◆ What to do ◆
Search the records for lines with the word "clock" and copy each match.

◆ Provided records ◆
┄┄┄┄┄┄

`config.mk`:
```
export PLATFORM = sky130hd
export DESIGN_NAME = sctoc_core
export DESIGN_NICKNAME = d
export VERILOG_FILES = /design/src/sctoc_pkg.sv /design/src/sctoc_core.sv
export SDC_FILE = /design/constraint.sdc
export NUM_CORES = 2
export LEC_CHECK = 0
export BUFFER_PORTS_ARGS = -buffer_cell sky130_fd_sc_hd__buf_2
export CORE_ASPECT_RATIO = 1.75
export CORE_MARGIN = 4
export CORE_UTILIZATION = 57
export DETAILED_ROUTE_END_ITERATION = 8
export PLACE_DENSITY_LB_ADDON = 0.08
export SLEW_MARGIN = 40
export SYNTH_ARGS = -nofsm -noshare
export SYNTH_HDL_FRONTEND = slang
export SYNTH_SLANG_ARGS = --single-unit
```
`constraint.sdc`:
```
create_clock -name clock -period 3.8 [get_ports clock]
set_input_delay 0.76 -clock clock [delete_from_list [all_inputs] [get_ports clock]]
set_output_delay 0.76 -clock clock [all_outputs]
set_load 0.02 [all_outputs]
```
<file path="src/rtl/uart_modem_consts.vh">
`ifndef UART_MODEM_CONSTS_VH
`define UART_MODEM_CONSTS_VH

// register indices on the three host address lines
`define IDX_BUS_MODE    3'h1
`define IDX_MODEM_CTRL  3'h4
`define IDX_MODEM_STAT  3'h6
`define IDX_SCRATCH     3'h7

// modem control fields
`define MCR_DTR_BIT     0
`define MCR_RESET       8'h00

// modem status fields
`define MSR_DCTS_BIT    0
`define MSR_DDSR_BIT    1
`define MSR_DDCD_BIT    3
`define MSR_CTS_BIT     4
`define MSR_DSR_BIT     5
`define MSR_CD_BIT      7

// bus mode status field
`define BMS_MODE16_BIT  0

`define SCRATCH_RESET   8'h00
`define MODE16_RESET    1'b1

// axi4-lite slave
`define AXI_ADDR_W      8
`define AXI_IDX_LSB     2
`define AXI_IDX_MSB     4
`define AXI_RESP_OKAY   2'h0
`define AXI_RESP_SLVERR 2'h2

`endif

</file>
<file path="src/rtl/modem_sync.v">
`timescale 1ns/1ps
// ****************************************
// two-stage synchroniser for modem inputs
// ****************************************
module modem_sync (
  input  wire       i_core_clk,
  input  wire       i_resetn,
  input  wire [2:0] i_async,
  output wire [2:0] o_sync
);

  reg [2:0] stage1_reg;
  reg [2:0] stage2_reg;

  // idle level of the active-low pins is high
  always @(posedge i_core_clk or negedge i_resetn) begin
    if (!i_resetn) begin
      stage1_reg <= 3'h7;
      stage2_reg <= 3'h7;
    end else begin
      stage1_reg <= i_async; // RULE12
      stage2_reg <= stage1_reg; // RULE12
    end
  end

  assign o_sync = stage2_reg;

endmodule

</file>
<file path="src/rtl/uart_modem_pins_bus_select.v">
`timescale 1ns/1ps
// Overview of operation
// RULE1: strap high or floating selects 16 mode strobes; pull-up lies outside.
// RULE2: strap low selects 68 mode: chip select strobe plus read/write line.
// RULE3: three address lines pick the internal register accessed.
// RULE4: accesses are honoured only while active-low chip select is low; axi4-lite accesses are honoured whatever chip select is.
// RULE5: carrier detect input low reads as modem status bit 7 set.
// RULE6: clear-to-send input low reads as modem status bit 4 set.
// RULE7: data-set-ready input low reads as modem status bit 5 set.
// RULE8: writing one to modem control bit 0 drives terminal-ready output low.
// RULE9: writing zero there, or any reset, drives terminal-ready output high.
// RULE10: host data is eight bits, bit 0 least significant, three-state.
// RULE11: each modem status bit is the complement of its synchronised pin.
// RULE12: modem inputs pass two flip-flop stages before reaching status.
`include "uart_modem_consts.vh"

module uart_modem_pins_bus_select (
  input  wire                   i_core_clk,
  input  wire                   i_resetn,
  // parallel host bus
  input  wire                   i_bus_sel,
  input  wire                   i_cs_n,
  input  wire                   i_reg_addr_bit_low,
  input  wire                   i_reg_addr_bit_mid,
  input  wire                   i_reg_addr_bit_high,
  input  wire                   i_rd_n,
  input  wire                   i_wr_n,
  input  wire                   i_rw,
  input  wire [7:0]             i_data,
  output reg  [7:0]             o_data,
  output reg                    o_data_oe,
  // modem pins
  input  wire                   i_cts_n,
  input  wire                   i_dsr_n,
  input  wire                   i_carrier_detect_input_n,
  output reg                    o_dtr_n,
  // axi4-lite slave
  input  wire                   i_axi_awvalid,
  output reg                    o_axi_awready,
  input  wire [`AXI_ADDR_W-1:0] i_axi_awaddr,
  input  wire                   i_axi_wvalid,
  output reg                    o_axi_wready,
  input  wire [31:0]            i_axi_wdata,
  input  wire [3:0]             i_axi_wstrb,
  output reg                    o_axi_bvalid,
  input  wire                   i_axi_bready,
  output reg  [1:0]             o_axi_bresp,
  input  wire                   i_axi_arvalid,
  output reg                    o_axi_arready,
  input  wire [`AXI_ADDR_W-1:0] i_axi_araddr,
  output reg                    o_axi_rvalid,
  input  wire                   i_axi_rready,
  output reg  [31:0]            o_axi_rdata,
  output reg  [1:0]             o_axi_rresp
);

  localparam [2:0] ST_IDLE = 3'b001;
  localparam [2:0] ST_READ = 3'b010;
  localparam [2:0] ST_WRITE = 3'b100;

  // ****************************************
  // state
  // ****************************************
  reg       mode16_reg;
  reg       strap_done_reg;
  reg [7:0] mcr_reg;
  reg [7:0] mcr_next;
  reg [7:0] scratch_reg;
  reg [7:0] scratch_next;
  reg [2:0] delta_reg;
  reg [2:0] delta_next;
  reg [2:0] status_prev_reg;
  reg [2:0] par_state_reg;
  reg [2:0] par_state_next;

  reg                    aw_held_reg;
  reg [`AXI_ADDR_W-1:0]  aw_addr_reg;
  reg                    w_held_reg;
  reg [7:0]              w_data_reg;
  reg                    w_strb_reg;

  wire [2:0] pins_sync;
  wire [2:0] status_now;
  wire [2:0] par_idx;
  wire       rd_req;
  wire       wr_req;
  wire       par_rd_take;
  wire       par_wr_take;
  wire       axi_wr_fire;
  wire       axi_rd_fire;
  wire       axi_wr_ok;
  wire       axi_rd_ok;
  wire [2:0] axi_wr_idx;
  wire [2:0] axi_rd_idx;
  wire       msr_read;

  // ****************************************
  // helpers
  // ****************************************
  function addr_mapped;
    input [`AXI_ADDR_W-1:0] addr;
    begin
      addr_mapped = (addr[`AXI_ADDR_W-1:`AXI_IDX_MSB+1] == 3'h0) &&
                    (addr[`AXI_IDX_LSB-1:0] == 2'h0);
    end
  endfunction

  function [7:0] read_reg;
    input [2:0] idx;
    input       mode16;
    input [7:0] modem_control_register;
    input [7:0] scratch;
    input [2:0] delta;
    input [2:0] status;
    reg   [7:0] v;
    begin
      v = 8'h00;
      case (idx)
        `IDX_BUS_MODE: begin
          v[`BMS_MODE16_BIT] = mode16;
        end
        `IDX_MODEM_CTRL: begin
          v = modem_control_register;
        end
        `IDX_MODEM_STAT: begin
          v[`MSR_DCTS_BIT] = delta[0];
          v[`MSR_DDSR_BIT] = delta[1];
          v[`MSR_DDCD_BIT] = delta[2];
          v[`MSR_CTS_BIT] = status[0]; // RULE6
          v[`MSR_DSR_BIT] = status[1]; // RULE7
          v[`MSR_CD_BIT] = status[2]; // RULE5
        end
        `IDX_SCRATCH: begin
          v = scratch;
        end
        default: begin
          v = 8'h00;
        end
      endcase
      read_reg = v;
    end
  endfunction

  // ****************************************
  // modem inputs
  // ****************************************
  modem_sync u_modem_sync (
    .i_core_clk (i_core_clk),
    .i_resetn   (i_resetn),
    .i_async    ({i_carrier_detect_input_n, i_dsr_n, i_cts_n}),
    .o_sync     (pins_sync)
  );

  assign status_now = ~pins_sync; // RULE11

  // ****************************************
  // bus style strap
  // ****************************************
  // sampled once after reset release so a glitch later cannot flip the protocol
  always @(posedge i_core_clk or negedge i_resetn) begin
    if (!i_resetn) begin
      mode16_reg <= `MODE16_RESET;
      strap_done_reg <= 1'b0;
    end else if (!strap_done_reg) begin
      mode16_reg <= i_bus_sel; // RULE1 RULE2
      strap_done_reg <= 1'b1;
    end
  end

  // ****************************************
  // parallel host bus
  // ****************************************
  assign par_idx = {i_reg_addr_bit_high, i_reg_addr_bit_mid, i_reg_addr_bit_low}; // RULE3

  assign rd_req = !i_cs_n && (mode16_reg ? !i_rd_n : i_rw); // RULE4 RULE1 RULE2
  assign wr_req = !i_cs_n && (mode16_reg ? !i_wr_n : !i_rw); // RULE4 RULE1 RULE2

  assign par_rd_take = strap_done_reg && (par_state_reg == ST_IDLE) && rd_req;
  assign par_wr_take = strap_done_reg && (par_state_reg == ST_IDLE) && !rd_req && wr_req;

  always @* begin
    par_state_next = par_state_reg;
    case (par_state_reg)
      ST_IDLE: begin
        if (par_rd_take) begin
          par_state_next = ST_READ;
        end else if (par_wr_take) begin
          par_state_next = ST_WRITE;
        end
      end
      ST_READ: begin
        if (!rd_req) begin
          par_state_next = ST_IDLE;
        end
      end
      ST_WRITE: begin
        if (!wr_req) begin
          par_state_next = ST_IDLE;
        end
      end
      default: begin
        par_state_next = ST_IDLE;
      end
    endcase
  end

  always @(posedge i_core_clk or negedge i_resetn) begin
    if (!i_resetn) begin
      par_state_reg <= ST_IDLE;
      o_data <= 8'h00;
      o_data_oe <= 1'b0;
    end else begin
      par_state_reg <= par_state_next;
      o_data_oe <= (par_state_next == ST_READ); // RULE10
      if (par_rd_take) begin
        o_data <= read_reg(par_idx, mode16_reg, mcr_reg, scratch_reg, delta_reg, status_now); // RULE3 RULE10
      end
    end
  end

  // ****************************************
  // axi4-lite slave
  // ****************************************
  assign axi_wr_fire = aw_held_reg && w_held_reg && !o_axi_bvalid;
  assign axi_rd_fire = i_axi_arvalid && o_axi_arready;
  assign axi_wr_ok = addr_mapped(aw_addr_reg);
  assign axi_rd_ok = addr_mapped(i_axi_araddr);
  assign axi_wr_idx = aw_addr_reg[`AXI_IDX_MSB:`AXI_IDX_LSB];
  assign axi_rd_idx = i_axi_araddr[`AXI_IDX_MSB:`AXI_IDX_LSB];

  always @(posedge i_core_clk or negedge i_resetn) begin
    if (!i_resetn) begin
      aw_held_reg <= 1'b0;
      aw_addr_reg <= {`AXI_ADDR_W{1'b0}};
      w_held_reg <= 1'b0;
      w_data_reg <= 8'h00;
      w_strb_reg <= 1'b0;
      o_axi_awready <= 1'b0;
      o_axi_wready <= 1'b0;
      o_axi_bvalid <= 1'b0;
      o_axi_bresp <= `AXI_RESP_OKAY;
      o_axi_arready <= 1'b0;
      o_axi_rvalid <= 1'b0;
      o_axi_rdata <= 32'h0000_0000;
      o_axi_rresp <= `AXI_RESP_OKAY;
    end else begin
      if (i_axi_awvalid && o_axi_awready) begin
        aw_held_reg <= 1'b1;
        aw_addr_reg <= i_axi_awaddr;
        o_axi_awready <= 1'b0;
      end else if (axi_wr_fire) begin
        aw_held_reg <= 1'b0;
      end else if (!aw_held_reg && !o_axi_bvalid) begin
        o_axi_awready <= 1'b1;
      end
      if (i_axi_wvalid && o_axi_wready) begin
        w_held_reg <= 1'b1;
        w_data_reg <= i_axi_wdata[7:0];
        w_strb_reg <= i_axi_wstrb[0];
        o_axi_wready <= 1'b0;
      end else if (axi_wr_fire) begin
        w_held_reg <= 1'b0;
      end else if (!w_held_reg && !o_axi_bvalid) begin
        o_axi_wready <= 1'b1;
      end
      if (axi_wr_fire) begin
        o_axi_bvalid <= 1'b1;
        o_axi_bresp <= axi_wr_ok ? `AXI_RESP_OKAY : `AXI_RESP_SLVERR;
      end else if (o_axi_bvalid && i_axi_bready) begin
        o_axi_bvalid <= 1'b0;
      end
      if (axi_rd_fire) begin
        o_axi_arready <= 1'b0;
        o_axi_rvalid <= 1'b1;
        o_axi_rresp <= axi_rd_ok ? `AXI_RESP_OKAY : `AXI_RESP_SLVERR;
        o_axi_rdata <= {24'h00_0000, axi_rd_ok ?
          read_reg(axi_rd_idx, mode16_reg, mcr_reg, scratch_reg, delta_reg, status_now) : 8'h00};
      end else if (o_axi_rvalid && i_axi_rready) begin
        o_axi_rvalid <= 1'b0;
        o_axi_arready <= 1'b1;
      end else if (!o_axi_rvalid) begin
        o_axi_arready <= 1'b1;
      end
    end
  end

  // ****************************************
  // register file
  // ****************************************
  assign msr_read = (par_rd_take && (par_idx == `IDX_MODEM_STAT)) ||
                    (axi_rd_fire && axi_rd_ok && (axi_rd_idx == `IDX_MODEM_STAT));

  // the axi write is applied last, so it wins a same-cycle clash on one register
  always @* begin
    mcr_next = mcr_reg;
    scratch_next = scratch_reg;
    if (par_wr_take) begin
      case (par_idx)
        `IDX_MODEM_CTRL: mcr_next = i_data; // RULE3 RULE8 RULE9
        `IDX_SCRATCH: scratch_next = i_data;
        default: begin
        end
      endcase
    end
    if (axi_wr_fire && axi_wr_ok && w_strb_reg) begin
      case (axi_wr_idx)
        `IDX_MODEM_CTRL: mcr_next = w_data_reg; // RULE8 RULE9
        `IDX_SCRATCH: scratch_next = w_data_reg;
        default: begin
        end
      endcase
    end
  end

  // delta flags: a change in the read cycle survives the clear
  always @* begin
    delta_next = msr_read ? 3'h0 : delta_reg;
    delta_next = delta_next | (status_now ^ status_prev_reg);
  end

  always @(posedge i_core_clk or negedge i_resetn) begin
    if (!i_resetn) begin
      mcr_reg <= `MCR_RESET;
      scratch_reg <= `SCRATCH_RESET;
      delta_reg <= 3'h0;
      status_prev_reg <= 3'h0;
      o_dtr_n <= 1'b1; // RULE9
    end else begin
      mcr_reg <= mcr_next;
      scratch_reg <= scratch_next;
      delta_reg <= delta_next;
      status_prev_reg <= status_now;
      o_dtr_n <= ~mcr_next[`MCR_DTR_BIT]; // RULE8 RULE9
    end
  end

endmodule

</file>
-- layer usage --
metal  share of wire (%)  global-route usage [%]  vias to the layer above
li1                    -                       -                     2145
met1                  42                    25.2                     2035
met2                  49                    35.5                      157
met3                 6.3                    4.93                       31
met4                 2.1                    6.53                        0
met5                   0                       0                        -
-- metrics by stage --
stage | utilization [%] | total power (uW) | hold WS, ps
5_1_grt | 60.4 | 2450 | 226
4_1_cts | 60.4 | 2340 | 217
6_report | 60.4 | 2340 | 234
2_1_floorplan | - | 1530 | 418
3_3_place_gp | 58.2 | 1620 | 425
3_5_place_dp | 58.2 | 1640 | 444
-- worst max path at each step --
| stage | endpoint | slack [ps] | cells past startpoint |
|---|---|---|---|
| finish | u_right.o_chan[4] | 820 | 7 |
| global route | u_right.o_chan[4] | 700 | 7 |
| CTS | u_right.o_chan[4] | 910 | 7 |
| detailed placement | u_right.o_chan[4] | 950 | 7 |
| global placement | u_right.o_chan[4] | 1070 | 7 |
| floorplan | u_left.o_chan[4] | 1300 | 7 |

┄┄┄┄┄┄

◆ Response for this exercise ◆
create_clock -name clock -period 3.8 [get_ports clock]
set_input_delay 0.76 -clock clock [delete_from_list [all_inputs] [get_ports clock]]
set_output_delay 0.76 -clock clock [all_outputs]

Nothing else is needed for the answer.